Perencevich und Gonsalves sagten beide, dass die derzeitigen Maßnahmen eigentlich ein Weg sind, die verlorene Zeit aufzuholen, weil wir nicht früher umfassende Tests durchgeführt haben. Sie sagten, wenn wir die Tests jetzt nicht rasch ausweiten, könnte all das zu Hause bleiben und die Absage von Sportveranstaltungen umsonst sein, weil wir immer noch nicht wissen, wie schlimm der Ausbruch ist und nicht in der Lage sein werden, angemessen zu reagieren. Wenn wir zu Hause bleiben, haben wir die Möglichkeit, mit den Tests voranzukommen, eine Gelegenheit, die diese Experten nicht verpassen wollen.

„Wir sind seit einem Monat aus der Eindämmungsphase heraus“, sagte Gonsalves. „Es geht nicht mehr darum, die Kurve in Bezug auf die Zahl der Infektionen abzuflachen. Wir werden die Kurve der Anzahl der Infektionen nicht mehr abflachen. Aber wir könnten die Kurve der Anzahl der Todesfälle senken.“

4. Sie liefert hilfreiche Daten für die Zukunft

Es ist zwar im Moment schwer vorstellbar, aber irgendwann werden wir das Schlimmste dieser Pandemie überstanden haben. Dann wird sich unsere Aufmerksamkeit von Notfallmaßnahmen auf langfristige Reaktionen verlagern, z.B. darauf, welche Behandlungen oder Impfstoffe uns in Zukunft vor COVID-19-Ausbrüchen schützen könnten und wie wir ähnliche Pandemien vermeiden können.

Um eine dieser Vorhersagen zu treffen, brauchen wir Daten – und die grundlegendste Information, die wir brauchen, ist zu wissen, wie viele Menschen wo infiziert wurden.

„Wenn wir das im Nachhinein betrachten, wird das wichtig sein“, sagte Tara Smith, eine Epidemiologin an der Kent State University. „Die Daten, die wir brauchen, um die Genomik des Virus zu untersuchen, wer sich auf wen übertrug, wer Cluster in neuen Gebieten auslöste, all diese Daten erhalten wir aus den Tests.“

Dies kann uns auch dabei helfen, zu messen, wie wirksam verschiedene Maßnahmen zur Bekämpfung dieser Art von Virenausbruch sind, sagte Smith.

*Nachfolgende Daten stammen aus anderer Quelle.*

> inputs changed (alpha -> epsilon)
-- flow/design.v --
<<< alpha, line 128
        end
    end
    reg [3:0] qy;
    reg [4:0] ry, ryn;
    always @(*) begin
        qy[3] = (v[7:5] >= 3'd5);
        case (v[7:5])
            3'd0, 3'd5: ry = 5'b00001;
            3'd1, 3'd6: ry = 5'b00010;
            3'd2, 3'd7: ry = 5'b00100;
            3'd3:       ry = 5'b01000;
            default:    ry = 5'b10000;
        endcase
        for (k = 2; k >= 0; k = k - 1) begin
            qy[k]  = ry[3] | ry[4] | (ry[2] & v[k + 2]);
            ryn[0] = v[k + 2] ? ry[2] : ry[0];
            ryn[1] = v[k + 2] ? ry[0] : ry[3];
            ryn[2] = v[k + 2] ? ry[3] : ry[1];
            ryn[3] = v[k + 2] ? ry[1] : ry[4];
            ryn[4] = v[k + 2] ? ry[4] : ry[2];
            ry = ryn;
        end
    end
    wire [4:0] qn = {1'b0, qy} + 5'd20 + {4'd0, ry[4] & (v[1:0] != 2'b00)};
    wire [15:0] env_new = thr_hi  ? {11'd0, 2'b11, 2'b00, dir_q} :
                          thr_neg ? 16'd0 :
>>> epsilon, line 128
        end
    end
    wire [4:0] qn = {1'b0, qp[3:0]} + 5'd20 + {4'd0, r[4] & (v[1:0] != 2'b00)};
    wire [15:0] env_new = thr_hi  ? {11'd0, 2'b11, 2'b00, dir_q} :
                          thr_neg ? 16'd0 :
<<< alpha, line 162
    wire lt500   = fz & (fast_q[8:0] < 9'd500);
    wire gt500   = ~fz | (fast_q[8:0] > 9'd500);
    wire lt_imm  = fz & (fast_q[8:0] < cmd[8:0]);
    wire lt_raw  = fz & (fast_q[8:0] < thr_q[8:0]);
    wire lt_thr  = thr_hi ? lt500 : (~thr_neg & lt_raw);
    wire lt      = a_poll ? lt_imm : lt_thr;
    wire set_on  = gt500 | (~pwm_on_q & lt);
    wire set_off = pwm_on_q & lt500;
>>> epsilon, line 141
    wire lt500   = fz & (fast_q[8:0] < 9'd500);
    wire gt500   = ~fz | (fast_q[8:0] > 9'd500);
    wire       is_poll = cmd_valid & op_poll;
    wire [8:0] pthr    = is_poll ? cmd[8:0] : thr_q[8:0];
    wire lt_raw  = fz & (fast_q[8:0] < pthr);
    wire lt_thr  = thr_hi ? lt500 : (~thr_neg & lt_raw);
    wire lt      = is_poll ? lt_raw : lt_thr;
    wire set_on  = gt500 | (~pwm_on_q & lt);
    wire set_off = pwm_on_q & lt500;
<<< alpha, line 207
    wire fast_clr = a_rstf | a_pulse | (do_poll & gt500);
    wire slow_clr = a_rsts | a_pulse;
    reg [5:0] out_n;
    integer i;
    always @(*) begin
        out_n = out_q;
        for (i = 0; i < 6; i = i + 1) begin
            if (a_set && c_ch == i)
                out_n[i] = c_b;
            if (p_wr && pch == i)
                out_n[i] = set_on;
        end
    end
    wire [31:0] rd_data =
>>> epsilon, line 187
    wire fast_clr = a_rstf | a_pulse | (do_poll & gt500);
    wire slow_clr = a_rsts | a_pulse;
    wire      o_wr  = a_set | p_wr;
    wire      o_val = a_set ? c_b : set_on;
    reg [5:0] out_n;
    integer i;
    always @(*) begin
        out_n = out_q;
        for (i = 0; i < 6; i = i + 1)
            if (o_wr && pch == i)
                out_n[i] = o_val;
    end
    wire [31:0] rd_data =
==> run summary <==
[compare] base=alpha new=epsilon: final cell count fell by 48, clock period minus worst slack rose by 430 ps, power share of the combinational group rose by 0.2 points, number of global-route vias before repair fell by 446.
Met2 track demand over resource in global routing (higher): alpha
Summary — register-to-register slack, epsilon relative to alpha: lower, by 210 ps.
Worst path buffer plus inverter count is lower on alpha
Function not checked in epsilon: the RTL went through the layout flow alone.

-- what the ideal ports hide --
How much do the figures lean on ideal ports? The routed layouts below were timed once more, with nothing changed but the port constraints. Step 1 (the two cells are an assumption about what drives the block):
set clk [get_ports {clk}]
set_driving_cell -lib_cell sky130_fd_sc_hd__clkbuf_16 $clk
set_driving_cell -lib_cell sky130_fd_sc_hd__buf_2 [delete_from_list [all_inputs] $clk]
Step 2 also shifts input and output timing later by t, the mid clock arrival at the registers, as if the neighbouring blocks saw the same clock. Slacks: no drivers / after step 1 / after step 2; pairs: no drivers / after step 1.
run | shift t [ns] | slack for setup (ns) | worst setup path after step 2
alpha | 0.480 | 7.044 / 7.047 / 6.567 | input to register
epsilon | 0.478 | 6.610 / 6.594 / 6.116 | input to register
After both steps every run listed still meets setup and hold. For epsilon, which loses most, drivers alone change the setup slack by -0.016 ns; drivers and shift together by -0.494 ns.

Um die Ausbreitung in den Griff zu bekommen, müssen wir jedoch die Tests drastisch erhöhen. Derzeit sind in den USA knapp 59.000 Tests abgeschlossen, so das COVID Tracking Project, eine von Related Sciences und The Atlantic erstellte Datenbank. Vergleichen wir das mit Südkorea, wo jeden Tag 10.000 Menschen getestet werden können.

Auch wenn die Tests immer mehr zunehmen, sind wir noch nicht so weit. Die American Clinical Laboratory Association sagte letzte Woche in einer Pressemitteilung, dass, wenn mehr kommerzielle Labore ihre Kapazitäten erhöhen, sie in der Lage sein werden, mehr als 280.000 Tests pro Woche durchzuführen, aber die volle Kapazität erst am 1. April erreichen werden. Quest Diagnostics, ein privates Laborunternehmen, das derzeit den Betrieb ausweitet, sagte, es gehe davon aus, bis zum Ende der Woche 10.000 Tests pro Tag und bis zum Ende des Monats 20.000 Tests pro Tag durchführen zu können.

Smith sagte, dass dies die Größenordnung sei, in der wir arbeiten müssten, um die benötigten Daten zu erhalten.

„Wir sind größer als Südkorea. Wir haben eine höhere Bevölkerungszahl und wir sollten die technische Kapazität haben, dies zu tun“, sagte Smith. „Aber wir sind sehr weit hinter der Kurve.“

Dieser Artikel erschien ursprünglich am 18. März 2020 auf Englisch auf der Website FiveThirtyEight, und wurde auch auf Spanisch für La Izquierda Diario übersetzt.